The Santa Ana Branch is a Union Pacific railroad line in California, running between Los Angeles County and Orange County. The freight railroad connects the industrial areas of the Gateway Cities to the Surf Line and Alameda Corridor while facilitating further links to Huntington Beach and Costa Mesa. Union Pacific operates the line as several segments. The route is designated as the Patata Industrial Lead between the connection with the Alameda Corridor at Firestone and the junction with the Los Nietos Subdivision at Studebaker. The modern Santa Ana Industrial Branch continues southeast from Studebaker to the connection with the Surf Line near Anaheim Stadium.
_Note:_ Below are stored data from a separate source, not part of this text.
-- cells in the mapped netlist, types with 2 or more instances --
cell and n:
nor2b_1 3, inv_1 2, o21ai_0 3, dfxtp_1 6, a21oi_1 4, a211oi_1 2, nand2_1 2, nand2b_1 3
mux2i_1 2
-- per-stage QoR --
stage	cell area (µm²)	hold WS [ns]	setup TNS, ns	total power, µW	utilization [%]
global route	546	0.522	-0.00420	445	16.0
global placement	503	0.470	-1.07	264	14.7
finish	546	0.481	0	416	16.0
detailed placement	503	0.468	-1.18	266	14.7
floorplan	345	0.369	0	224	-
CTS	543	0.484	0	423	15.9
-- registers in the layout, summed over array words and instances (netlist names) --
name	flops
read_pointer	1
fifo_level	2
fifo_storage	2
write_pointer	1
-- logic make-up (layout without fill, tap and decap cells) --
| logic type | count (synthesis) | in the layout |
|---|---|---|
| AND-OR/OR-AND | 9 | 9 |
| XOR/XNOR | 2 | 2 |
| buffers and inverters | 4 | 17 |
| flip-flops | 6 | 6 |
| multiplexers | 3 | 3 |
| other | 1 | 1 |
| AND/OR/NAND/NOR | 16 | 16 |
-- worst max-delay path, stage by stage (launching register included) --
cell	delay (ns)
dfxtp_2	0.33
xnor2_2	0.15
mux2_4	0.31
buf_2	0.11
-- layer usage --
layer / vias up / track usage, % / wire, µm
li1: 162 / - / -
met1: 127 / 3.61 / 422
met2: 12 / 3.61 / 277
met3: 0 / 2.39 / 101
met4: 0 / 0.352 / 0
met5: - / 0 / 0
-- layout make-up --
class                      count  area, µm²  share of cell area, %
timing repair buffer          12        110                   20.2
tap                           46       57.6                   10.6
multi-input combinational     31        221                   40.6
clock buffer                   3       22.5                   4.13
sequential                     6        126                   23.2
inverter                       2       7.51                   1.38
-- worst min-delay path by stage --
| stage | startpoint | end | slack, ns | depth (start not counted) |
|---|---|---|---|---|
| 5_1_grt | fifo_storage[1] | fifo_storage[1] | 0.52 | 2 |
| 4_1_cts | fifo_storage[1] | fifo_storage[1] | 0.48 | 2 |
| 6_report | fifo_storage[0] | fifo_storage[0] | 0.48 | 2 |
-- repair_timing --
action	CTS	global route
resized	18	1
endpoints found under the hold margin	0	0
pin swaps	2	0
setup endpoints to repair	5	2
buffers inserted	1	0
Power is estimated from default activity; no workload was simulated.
### design/flow/run.sh
#!/bin/bash
# OpenROAD 26Q1-2900-gdf79404cd8, Yosys 0.63+post, stock flow scripts
make -C /OpenROAD-flow-scripts/flow DESIGN_CONFIG=/design/flow/config.mk WORK_HOME=/design/flow/orfs finish
### design/flow/constraint.sdc
current_design spi_master

set clk_period 1.0
set clk_io_pct 0.2

create_clock -name clk0 -period $clk_period [get_ports {clk}]

set non_clock_inputs [all_inputs -no_clocks]
set_input_delay [expr $clk_period * $clk_io_pct] -clock clk0 $non_clock_inputs
set_output_delay [expr $clk_period * $clk_io_pct] -clock clk0 [all_outputs]
### design/flow/design.v
module spi_master( rstb, clk, mlb, start, tdat, cdiv, din, ss, sck, dout, done, rdata );
input rstb,clk,mlb,start;
input [7:0] tdat;   
input [1:0] cdiv;   
input din;
output reg ss; 
output reg sck; 
output reg dout; 
output reg done;
output reg [7:0] rdata;  
parameter idle=2'b00;
parameter send=2'b10; 
parameter finish=2'b11; 
reg [1:0] cur,nxt;
reg [7:0] treg,rreg;
reg [3:0] nbit;
reg [4:0] mid,cnt;
reg shift,clr;
always @(start or cur or nbit) begin
	nxt=cur;
	clr=0;  
	shift=0;  
	case(cur)
		idle: begin
			if(start==1) begin 
				case (cdiv)
					2'b00: mid=2;
					2'b01: mid=4;
					2'b10: mid=8;
					2'b11: mid=16;
 				endcase
				shift=1;
				done=1'b0;
				nxt=send;	 
			end
		end  
		send: begin
			ss=0;
			if(nbit!=8) begin 
				shift=1;
			end
			else begin
				rdata=rreg;done=1'b1;
				nxt=finish;
			end
		end  
		finish: begin
			shift=0;
			ss=1;
			clr=1;
			nxt=idle;
		end
		default: nxt=finish;
  endcase
end  
always@(negedge clk or negedge rstb) begin
	if(rstb==0) 
		cur<=finish;
	else 
		cur<=nxt;
end
always@(negedge clk or posedge clr) begin
	if(clr==1) 
		begin cnt=0; sck=1; end
  else begin
		if(shift==1) begin
			cnt=cnt+1; 
	  	if(cnt==mid) begin
	  		sck=~sck;
				cnt=0;
			end  
		end  
	end  
end  
always@(posedge sck or posedge clr ) begin  
	if(clr==1)  begin
		nbit=0;
		rreg=8'hFF;
	end
	else begin 
	  if(mlb==0)  
		begin  rreg={din,rreg[7:1]};  end 
		else   
		begin  rreg={rreg[6:0],din};  end
		nbit=nbit+1;
	end  
end  
always@(negedge sck or posedge clr) begin
	if(clr==1) begin
	  treg=8'hFF;  dout=1;  
	end  
	else begin
		if(nbit==0) begin  
			treg=tdat; dout=mlb?treg[7]:treg[0];
		end  
		else begin
			if(mlb==0)  
			begin treg={1'b1,treg[7:1]}; dout=treg[0]; end
			else 
			begin treg={treg[6:0],1'b1}; dout=treg[7]; end
		end
	end  
end  
endmodule
### design/flow/config.mk
export PLATFORM = sky130hd
export DESIGN_NAME = spi_master
export DESIGN_NICKNAME = spi_master
export VERILOG_FILES = /design/flow/design.v
export SDC_FILE = /design/flow/constraint.sdc
export NUM_CORES = 4
export LEC_CHECK = 1
export CORE_AREA = 10 10 112 112
export DIE_AREA = 0 0 122 122
==> results_tabular.tex <==
% Implementation results table
\begin{tabular}{lr}
\hline
Metric & Value \\
\hline
\multicolumn{2}{l}{\textbf{Global route}} \\
\quad Number of global-route vias before repair & 1,021 \\
\quad Antenna violations before repair & 0 \\
\quad GRT Util Overall & 4.09\% \\
\quad Total congestion overflow & 0 \\
\quad Global-route wire length before repair & 5080 µm \\
\quad Pin count of the biggest net entering global routing & 28 \\
\multicolumn{2}{l}{\textbf{Outcome}} \\
\quad Run status & complete, but fails checks \\
\quad Violations in the final reports & setup timing \\
\multicolumn{2}{l}{\textbf{Synthesis}} \\
\quad Syn Inst Count & 134 \\
\quad Most frequent cells after synthesis & dfstp\_2 (19), dlxtn\_1 (14), xnor2\_1 (11) \\
\quad Post-synthesis instance area & 0.00164 mm² \\
\quad Chip area in the Yosys report & 0.00164 mm² \\
\quad Yosys reg bits & 44 \\
\quad Number of cells in the yosys synthesis report & 134 \\
\quad Async set-or-reset flop fraction in the synthesized netlist & 68.2\% \\
\quad Main flop type & dfstp\_2 \\
\quad Number of distinct library cells after synthesis & 29 \\
\quad Mean Syn Cell Area & 12.2 µm² \\
\quad Top cell type by total area after synthesis & dfstp\_2 \\
\quad Yosys warning tally & 1 \\
\quad Synth top area cells & dfstp\_2 (31\%), dlxtn\_1 (13\%), dfrtn\_1 (11\%) \\
\quad Cell with the most instances after synthesis & dfstp\_2 \\
\quad Synth top area share & 30.5\% \\
\quad Number of enable-type register cells in the synthesized netlist & 0 \\
\multicolumn{2}{l}{\textbf{Drt}} \\
\quad Post-DRT Antenna Nets & 0 \\
\quad Length of the first detailed-routing pass in iterations & 4 \\
\quad Drt drc & 0 \\
\quad Count of antenna diodes in the layout & 0 \\
\quad Amount of wire on met2 after detailed routing & 1330 µm \\
\quad Detailed route wirelength on metal3 & 199 µm \\
\quad Post-detailed-route via-to-cell ratio & 3.30 \\
\quad Final wirelength & 3180 µm \\
\quad Metal-1 WL & 1650 µm \\
\quad Routed vias & 1,053 \\
\quad Avg WL per Cell & 9.96 µm \\
\quad Top layer used by detailed routing & met3 \\
\quad 1st-iter DRT viols & 43 \\
\multicolumn{2}{l}{\textbf{Clocking}} \\
\quad Clock buffer depth & 2 \\
\quad Count of hold buffers inserted by post-cts repair & 0 \\
\quad Total number of H-tree levels & 1 \\
\quad Clock-pin slew on the worst setup and hold paths & 0.04 ns \\
\quad Clock tree from TritonCTS & yes \\
\quad Number of CTS-inserted buffers & 3 \\
\quad Cell at the root of the clock tree & clkbuf\_8 \\
\quad Clk\_lat worst skew & 0.29 ns \\
\multicolumn{2}{l}{\textbf{Timing}} \\
\quad Hold violation count in the final report & 0 \\
\quad Total Neg Setup Slack & -3.12 ns \\
\quad Slew Limit Fails & 0 \\
\quad Count of endpoints without a timing constraint & 46 \\
\quad RSZ-0062 raised after global routing & yes \\
\quad Number of register pins that no clock reaches & 35 \\
\quad Setup-violating endpoint count in the final report & 8 \\
\quad Skew final & 0.0487 ns \\
\quad Final worst-path setup slack & -0.635 ns \\
\quad Transition time at the pin with the least slew margin & 0.803 ns \\
\quad Headroom to the max-slew limit & 46.3\% \\
\multicolumn{2}{l}{\textbf{Job}} \\
\quad Number of warning messages in the logs & 31 \\
\quad Max cap viols & 0 \\
\multicolumn{2}{l}{\textbf{Floorplanning}} \\
\quad Floorplan core area & 0.0102 mm² \\
\quad Total I/O pin count & 27 \\
\quad Site Rows & 37 \\
\quad Area of the die & 0.0149 mm² \\
\quad Die height & 122 µm \\
\quad Horiz. Die Dim & 122 µm \\
\quad Starting utilization of the core area & 16.0\% \\
\multicolumn{2}{l}{\textbf{Placement}} \\
\quad Post-Place Worst Slack & -1.09 ns \\
\quad Post-DP HPWL & 2470 µm \\
\quad Quantity of I/O buffers inserted on ports & 26 \\
\quad Final weighted congestion of routability-driven global placement & 0.782 \\
\multicolumn{2}{l}{\textbf{Worst setup path}} \\
\quad Critical Path, Cell by Cell & buf\_2 \\
\quad Depth of the worst register-to-register path & 6 \\
\quad Data arrival at the endpoint of the critical path & 1.44 ns \\
\quad Element type at the critical path end & output port \\
\quad Critical path required time & 0.80 ns \\
\quad Worst path bufs/invs & 1 \\
\quad Element type at the critical path start & flip-flop \\
\quad Type of the worst setup path & reg2out \\
\quad Slowest stage cell, crit path & dfstp\_2 \\
\quad Critical path depth in cells & 1 \\
\quad Critical Path Fanout Max & 3 \\
\quad CP delay by family, top & flip-flops \\
\quad Biggest cell delay along the critical path & 0.54 ns \\
\multicolumn{2}{l}{\textbf{Pwr}} \\
\quad Worst supply voltage drop on vdd & 0.669 mV \\
\quad P per Cell Area & 1560 mW/mm² \\
\quad Total leakage power & 0.967 nW \\
\multicolumn{2}{l}{\textbf{Min path}} \\
\quad Hold/Removal Path Class & reg2async \\
\multicolumn{2}{l}{\textbf{Cells and area}} \\
\quad Share of post-route cells with drive strength above 1 & 39.9\% \\
\quad Fill cells & 1,069 \\
\quad Utilization of the core after routing & 22.9\% \\
\quad Synth-to-layout area growth & 43.5\% \\
\hline
\end{tabular}
[registers in the layout, summed over array words and instances, names as in the netlist]
name / cells
sck: 1
done: 1
treg: 8
rdata: 8
cnt: 5
cur: 3
nbit: 4
ss: 1
mid: 4
rreg: 8
dout: 1
[kinds of logic (layout without fill, tap and decap cells)]
group | after synthesis | in the layout | synth area share (%)
compound gates | 10 | 10 | 4.06
fa+ha+maj | 3 | 3 | 2.30
mux | 16 | 16 | 11.2
simple gates | 35 | 35 | 11.3
xor+xnor | 14 | 14 | 7.50
latches | 14 | 14 | 12.9
buf+inv | 12 | 61 | 3.44
flops | 30 | 30 | 47.4
[final timing paths]
kind	startpoint	to	slack, ns
min in group clk0	cur[2]	cur[2]	0.55
min reg2reg	cur[0]	cnt[4]	0.30
max reg2reg	cnt[1]	cnt[3]	-0.46
min	cur[0]	cnt[4]	0.30
max in group asynchronous	rstb	cur[0]	0.20
max	sck	sck	-0.64
[through the flow]
| stage | instances | hold slack [ns] | total power [mW] | instance area [µm²] |
|---|---|---|---|---|
| 2_1_floorplan | 134 | 0.166 | 2.20 | 1660 |
| 3_3_place_gp | 310 | 0.265 | 2.96 | 2200 |
| 3_5_place_dp | 310 | 0.266 | 2.98 | 2200 |
| 4_1_cts | 317 | 0.308 | 3.48 | 2280 |
| 5_1_grt | 319 | 0.350 | 3.93 | 2350 |
| 6_report | 319 | 0.299 | 3.65 | 2350 |
[placed cells by master (no fill, tap or decap), types with 6 or more instances in the layout]
master	synthesis	final
clkdlybuf4s50_1	0	24
nand2_1	10	9
buf_4	0	19
mux2_2	8	8
dlxtn_1	14	14
inv_1	7	7
xnor2_1	11	8
mux2i_1	7	7
nor2_1	9	7
dfstp_2	19	19
dfrtn_1	7	7
o21ai_0	6	6
[where the power goes]
group / switching (mW) / internal [mW] / total (mW) / leakage (nW)
Combinational: 0.666 / 1.03 / 1.70 / 0.508
Clock: 0.152 / 0.278 / 0.430 / 0.0338
Sequential: 0.257 / 1.27 / 1.53 / 0.425
Total: 1.07 / 2.58 / 3.65 / 0.967
[per-layer routing]
metal	track usage [%]	up-vias
met5	0	-
met4	0.298	0
met3	0.986	0
met2	5.65	24
met1	6.54	490
li1	-	539
[cell type report]
class	count	area, µm²	share of cell area [%]
timing repair buffer	48	437	18.6
clock inverter	3	11.3	0.480
inverter	7	30.0	1.28
clock buffer	3	41.3	1.76
sequential	44	985	42.0
tap	136	170	7.25
multi-input combinational	78	673	28.7
[worst reg2reg max path, stage by stage, from the launching register on]
cell	delay, ns
dfrtn_1	0.46
ha_4	0.18
xor2_2	0.14
xnor2_1	0.14
nand3_2	0.11
nor2_4	0.21
nor2_1	0.06
[what timing repair did]
action / in CTS / in global routing
pin swaps: 8 / 10
endpoints found under the setup margin: 9 / 8
setup buffers: 3 / 3
resized: 13 / 11
No activity file was given, so power comes from the tool's default toggle rates.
An additional segment south of Santa Ana runs along the Santa Ana and Newport Railway right of way as far as Dyer, where the tracks turn west to run along the former Pacific Electric Santa Ana–Huntington Beach Line into Costa Mesa.

==History==

The route was established in 1874 when the Los Angeles and San Diego Railroad Company opened a new branch line from the Southern Pacific's recently purchased Los Angeles and San Pedro Railroad between Florence and Nietos (later renamed Downey). The intention was to build to San Diego. The line was completed to Anaheim on January 14, 1975. It was extended to Santa Ana in 1877. There was no other construction work done by this company and in 1888, it was consolidated with the Southern Pacific Railroad Company; the railroad would never reach San Diego. The Santa Ana and Newport Railway opened an independent line between Santa Ana and Newport Beach in 1898, which was absorbed into the Southern Pacific the following year. The street running segment along Santa Ana Street in Anaheim were established in 1899 as a spur for the Anaheim Orange & Lemon Association. The outer end of the original SP line between Santa Ana and the Stanton Branch was abandoned and the right of way reused for construction of the Santa Ana Freeway in the 1950s.